# Task to carry out
Given the entries that follow, write out exactly the lines starting at the one containing "wire [N-1:0] T = lvl[L].tt;" and ending at the one containing "Testbench counts after", both ends included, and only those.

[Opening Data section]

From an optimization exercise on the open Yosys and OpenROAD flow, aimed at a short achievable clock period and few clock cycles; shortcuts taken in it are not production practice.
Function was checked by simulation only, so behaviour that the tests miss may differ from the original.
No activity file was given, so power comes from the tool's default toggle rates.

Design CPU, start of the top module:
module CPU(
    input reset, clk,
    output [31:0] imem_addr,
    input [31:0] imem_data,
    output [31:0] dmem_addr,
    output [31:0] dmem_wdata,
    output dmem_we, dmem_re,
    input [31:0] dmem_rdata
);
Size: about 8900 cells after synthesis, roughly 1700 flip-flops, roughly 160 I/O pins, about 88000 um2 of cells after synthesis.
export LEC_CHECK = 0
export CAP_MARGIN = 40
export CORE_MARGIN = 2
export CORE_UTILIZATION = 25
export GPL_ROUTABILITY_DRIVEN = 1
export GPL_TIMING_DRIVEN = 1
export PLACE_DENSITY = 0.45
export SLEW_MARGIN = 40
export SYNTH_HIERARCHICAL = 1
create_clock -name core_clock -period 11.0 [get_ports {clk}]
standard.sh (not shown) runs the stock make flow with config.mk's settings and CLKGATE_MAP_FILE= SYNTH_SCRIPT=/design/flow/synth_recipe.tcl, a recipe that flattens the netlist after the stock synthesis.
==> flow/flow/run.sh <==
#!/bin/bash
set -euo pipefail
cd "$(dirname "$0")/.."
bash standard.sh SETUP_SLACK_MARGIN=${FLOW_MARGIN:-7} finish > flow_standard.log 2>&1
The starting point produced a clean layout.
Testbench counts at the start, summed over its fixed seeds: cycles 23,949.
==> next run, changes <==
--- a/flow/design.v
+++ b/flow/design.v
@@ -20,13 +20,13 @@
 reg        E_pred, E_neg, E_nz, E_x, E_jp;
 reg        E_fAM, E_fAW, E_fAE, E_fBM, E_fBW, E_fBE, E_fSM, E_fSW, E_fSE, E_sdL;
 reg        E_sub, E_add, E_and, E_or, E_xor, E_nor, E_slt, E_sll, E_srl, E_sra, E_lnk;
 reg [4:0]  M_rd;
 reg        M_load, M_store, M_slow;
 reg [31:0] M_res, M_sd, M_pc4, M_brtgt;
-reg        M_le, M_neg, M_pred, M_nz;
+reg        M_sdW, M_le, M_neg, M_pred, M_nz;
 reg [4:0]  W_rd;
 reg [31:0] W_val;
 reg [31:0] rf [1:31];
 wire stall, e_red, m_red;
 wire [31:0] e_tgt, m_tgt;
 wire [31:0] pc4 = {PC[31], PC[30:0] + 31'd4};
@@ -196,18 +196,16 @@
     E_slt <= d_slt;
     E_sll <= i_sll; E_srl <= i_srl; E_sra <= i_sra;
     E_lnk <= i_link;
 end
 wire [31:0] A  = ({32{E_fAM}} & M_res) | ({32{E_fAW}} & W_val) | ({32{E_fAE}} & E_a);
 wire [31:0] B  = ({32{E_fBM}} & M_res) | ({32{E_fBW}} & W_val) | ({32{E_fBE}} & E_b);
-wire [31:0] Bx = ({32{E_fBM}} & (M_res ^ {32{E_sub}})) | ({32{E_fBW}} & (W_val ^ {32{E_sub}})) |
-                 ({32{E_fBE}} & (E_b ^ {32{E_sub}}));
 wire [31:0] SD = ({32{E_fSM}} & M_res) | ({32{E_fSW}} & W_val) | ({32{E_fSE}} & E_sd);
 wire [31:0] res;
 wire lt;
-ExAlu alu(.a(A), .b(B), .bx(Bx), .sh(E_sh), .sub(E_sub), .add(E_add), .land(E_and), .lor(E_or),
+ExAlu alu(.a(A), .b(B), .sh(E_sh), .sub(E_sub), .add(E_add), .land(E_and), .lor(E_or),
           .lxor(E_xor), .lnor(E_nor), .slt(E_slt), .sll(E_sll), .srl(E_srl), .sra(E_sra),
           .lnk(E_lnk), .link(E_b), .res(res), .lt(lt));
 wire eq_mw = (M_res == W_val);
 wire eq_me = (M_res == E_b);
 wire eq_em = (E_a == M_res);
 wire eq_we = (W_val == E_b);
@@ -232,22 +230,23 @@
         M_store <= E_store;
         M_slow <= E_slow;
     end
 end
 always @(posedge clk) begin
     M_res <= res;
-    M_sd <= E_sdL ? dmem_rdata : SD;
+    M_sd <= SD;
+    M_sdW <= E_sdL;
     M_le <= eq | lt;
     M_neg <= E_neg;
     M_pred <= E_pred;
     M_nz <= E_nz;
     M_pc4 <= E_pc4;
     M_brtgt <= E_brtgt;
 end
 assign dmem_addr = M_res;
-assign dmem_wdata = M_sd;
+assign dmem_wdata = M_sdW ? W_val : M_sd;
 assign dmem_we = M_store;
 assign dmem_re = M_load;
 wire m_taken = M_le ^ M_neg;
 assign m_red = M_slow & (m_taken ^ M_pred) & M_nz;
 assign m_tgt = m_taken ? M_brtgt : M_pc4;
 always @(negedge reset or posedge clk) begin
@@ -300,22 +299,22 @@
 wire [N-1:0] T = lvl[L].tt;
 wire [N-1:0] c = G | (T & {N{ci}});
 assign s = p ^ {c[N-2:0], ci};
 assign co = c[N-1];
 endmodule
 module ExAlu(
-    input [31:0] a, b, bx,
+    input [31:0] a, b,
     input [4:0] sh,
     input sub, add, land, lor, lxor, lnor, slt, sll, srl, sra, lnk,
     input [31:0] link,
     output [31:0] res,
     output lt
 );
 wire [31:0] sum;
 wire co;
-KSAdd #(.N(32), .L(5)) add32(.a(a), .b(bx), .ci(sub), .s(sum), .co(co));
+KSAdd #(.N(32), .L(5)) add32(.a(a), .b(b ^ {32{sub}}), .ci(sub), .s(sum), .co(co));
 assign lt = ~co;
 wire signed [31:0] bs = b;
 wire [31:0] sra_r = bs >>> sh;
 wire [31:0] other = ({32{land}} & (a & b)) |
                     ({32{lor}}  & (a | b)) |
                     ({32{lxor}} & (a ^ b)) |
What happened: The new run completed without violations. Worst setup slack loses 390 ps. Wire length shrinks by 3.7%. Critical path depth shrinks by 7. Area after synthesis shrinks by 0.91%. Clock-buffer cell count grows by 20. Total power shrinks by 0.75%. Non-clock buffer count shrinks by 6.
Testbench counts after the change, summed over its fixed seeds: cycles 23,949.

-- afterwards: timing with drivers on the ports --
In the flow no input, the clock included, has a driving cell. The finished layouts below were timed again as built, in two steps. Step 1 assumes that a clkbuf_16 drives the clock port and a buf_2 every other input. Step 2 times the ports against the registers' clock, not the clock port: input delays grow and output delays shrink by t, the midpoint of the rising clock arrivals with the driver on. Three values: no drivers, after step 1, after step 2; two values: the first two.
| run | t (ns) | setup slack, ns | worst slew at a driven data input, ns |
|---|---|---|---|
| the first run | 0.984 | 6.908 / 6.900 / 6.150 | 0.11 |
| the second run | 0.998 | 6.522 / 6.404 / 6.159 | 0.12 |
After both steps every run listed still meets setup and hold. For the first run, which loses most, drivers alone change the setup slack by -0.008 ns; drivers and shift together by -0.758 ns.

[Closing Data section]

# Answer to this exercise
 wire [N-1:0] T = lvl[L].tt;
 wire [N-1:0] c = G | (T & {N{ci}});
 assign s = p ^ {c[N-2:0], ci};
 assign co = c[N-1];
 endmodule
 module ExAlu(
-    input [31:0] a, b, bx,
+    input [31:0] a, b,
     input [4:0] sh,
     input sub, add, land, lor, lxor, lnor, slt, sll, srl, sra, lnk,
     input [31:0] link,
     output [31:0] res,
     output lt
 );
 wire [31:0] sum;
 wire co;
-KSAdd #(.N(32), .L(5)) add32(.a(a), .b(bx), .ci(sub), .s(sum), .co(co));
+KSAdd #(.N(32), .L(5)) add32(.a(a), .b(b ^ {32{sub}}), .ci(sub), .s(sum), .co(co));
 assign lt = ~co;
 wire signed [31:0] bs = b;
 wire [31:0] sra_r = bs >>> sh;
 wire [31:0] other = ({32{land}} & (a & b)) |
                     ({32{lor}}  & (a | b)) |
                     ({32{lxor}} & (a ^ b)) |
What happened: The new run completed without violations. Worst setup slack loses 390 ps. Wire length shrinks by 3.7%. Critical path depth shrinks by 7. Area after synthesis shrinks by 0.91%. Clock-buffer cell count grows by 20. Total power shrinks by 0.75%. Non-clock buffer count shrinks by 6.
Testbench counts after the change, summed over its fixed seeds: cycles 23,949.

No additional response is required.